British Army general

Major General David Leslie Burden, (born 14 July 1943) is a former British Army officer who served as Military Secretary from 1997 to 1999, and Receiver General of Westminster Abbey.

==Military career==
Burden was educated at Portsmouth Grammar School and commissioned into the Royal Army Service Corps in 1964. He was posted to Germany and to Northern Ireland and transferred to the Royal Army Ordnance Corps under the McLeod Reorganisation of Army Logistics in 1965. He attended the Army Staff College in 1975, the National Defence College in 1981 and the Royal College of Defence Studies in 1988.

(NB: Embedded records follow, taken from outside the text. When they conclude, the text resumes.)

`src/rtl/serial_adder.sv`:
```
// Digit-serial adder: one DIGIT-bit slice reused WIDTH/DIGIT times; done pulses WIDTH/DIGIT+1 cycles after start is accepted.
// start is accepted only while ready; define SERIAL_ADDER_SUB_EN to add a sub port (a - b, cout=1 means no borrow).
module serial_adder #(
  parameter int WIDTH = 8,
  parameter int DIGIT = 1
) (
  input  logic             clk,
  input  logic             rst,
  input  logic             start,
  input  logic [WIDTH-1:0] a,
  input  logic [WIDTH-1:0] b,
  input  logic             cin,
`ifdef SERIAL_ADDER_SUB_EN
  input  logic             sub,
`endif
  output logic             ready,
  output logic             busy,
  output logic             done,
  output logic [WIDTH-1:0] sum,
  output logic             cout
);

  localparam int N  = WIDTH / DIGIT;
  localparam int CW = (N > 1) ? $clog2(N) : 1;
  localparam logic [CW-1:0] LAST = CW'(N - 1);

  typedef enum logic [1:0] {
    IDLE = 2'd0,
    RUN  = 2'd1,
    DONE = 2'd2
  } state_t;

  state_t           state_q, state_d;
  logic [CW-1:0]    cnt_q, cnt_d;
  logic             carry_q, carry_d;
  logic [WIDTH-1:0] a_sh_q, a_sh_d;
  logic [WIDTH-1:0] b_sh_q, b_sh_d;
  logic [WIDTH-1:0] res_q, res_d;
  logic [WIDTH-1:0] sum_q, sum_d;
  logic             cout_q, cout_d;

  logic [WIDTH-1:0] b_in;
  logic             c_in;
  logic [DIGIT:0]   digit;

`ifdef SERIAL_ADDER_SUB_EN
  // Two's-complement subtract: invert B and inject a carry of one.
  assign b_in = sub ? ~b : b;
  assign c_in = sub ? 1'b1 : cin;
`else
  assign b_in = b;
  assign c_in = cin;
`endif

  assign digit = {1'b0, a_sh_q[DIGIT-1:0]} + {1'b0, b_sh_q[DIGIT-1:0]}
               + {{DIGIT{1'b0}}, carry_q};

  always_comb begin
    state_d = state_q;
    cnt_d   = cnt_q;
    carry_d = carry_q;
    a_sh_d  = a_sh_q;
    b_sh_d  = b_sh_q;
    res_d   = res_q;
    sum_d   = sum_q;
    cout_d  = cout_q;
    case (state_q)
      IDLE: begin
        if (start) begin
          a_sh_d  = a;
          b_sh_d  = b_in;
          carry_d = c_in;
          cnt_d   = '0;
          state_d = RUN;
        end
      end
      RUN: begin
        carry_d = digit[DIGIT];
        // Partial sums enter at the top so the low digit ends up at bit 0.
        res_d   = (res_q >> DIGIT) | (WIDTH'(digit[DIGIT-1:0]) << (WIDTH - DIGIT));
        a_sh_d  = a_sh_q >> DIGIT;
        b_sh_d  = b_sh_q >> DIGIT;
        cnt_d   = cnt_q + CW'(1);
        if (cnt_q == LAST) begin
          sum_d   = res_d;
          cout_d  = digit[DIGIT];
          state_d = DONE;
        end
      end
      DONE:    state_d = IDLE;
      default: state_d = IDLE;
    endcase
  end

  always_ff @(posedge clk) begin
    if (rst) begin
      state_q <= IDLE;
      cnt_q   <= '0;
      carry_q <= 1'b0;
      a_sh_q  <= '0;
      b_sh_q  <= '0;
      res_q   <= '0;
      sum_q   <= '0;
      cout_q  <= 1'b0;
    end else begin
      state_q <= state_d;
      cnt_q   <= cnt_d;
      carry_q <= carry_d;
      a_sh_q  <= a_sh_d;
      b_sh_q  <= b_sh_d;
      res_q   <= res_d;
      sum_q   <= sum_d;
      cout_q  <= cout_d;
    end
  end

  assign ready = (state_q == IDLE);
  assign busy  = (state_q == RUN);
  assign done  = (state_q == DONE);
  assign sum   = sum_q;
  assign cout  = cout_q;

endmodule

```
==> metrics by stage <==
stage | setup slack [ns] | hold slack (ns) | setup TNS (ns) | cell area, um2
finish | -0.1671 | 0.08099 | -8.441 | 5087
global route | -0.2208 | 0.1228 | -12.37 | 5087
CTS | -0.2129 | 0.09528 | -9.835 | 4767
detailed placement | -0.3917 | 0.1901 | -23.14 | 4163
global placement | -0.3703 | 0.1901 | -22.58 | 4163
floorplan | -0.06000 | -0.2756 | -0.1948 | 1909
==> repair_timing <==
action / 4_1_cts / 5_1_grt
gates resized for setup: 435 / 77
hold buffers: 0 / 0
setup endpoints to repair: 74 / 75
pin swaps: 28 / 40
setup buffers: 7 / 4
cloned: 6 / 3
<file path="config.mk">
export PLATFORM = sky130hd
export DESIGN_NAME = lepton_frame_sequencer_flat
export DESIGN_NICKNAME = d
export VERILOG_FILES = /design/src/rtl/lepton_frame_sequencer_if.sv /design/src/rtl/lepton_frame_sequencer.sv /design/src/flat_wrapper.sv
export SDC_FILE = /design/constraint.sdc
export NUM_CORES = 1
export LEC_CHECK = 0
export BUFFER_PORTS_ARGS = -buffer_cell sky130_fd_sc_hd__buf_2
export CAP_MARGIN = 15
export CORE_MARGIN = 1.5
export CORE_UTILIZATION = 57
export DETAILED_ROUTE_END_ITERATION = 8
export PLACE_DENSITY = 0.82
export SYNTH_ARGS = -nofsm -noshare
export SYNTH_HDL_FRONTEND = slang
export SYNTH_SLANG_ARGS = --single-unit
</file>
<file path="constraint.sdc">
create_clock -name clk -period 3.95 [get_ports clk]
set_input_delay 0.79 -clock clk [delete_from_list [all_inputs] [get_ports clk]]
set_output_delay 0.79 -clock clk [all_outputs]
set_load 0.02 [all_outputs]
</file>
$ cat src/rtl/async_tx.sv
// async_tx: coalescing, gap-limited writer of duty-cycle values into an async FIFO.
module async_tx #(
  parameter int WIDTH   = 12,
  parameter int MIN_GAP = 4
) (
  input  logic             clk,
  input  logic             rst,
  input  logic             wr_valid,
  input  logic [WIDTH-1:0] wr_data,
  input  logic             full,
  output logic             w_en,
  output logic [WIDTH-1:0] data,
  output logic             pending,
  output logic [7:0]       coalesce_cnt
);
  localparam int GW = (MIN_GAP > 1) ? $clog2(MIN_GAP) : 1;
  typedef enum logic {IDLE, PEND} state_t;
  state_t           r_state;
  logic [WIDTH-1:0] r_hold;
  logic [WIDTH-1:0] r_last;
  logic [GW-1:0]    r_gap;
  logic [7:0]       r_coal;
  logic             w_gap_done;
  assign w_gap_done   = (r_gap == '0);
  assign w_en         = (r_state == PEND) & ~full & w_gap_done;
  assign data         = r_hold;
  assign pending      = (r_state == PEND);
  assign coalesce_cnt = r_coal;
  always_ff @(posedge clk) begin
    if (rst) begin
      r_state <= IDLE;
      r_hold  <= '0;
      r_last  <= '0;
      r_gap   <= '0;
      r_coal  <= '0;
    end else begin
      r_gap <= w_en ? GW'(MIN_GAP - 1) : (w_gap_done ? r_gap : r_gap - 1'b1);
      if (r_state == IDLE) begin
        // Strobes repeating the last written value carry no news for the receiver.
        if (wr_valid && wr_data != r_last) begin
          r_hold  <= wr_data;
          r_state <= PEND;
        end
      end else if (w_en) begin
        r_last <= r_hold;
        if (wr_valid) r_hold <= wr_data;
        else r_state <= IDLE;
      end else if (wr_valid) begin
        r_hold <= wr_data;
        r_coal <= r_coal + {7'd0, r_coal != 8'hFF};
      end
    end
  end
endmodule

In the mid to late 1970s Burden twice served in the Ministry of Defence and undertook two tours with the Allied Command Mobile Force Land, one in the headquarters and one in command of a logistic company. In 1981 he became Chief Personnel and Logistic Officer for the United Nations Peacekeeping Force in Cyprus and in 1983 he became Commanding Officer of the Ordnance Battalion for 1st Armoured Division. In 1985 he was made Deputy Chief of Staff at Headquarters British Forces Hong Kong and in 1989 he became Assistant Chief of Staff at Headquarters British Army of the Rhine. In 1991 he became Director General Resettlement in the Ministry of Defence and in 1992 he became the first Director General of the Royal Logistic Corps. In 1997 he was appointed Military Secretary.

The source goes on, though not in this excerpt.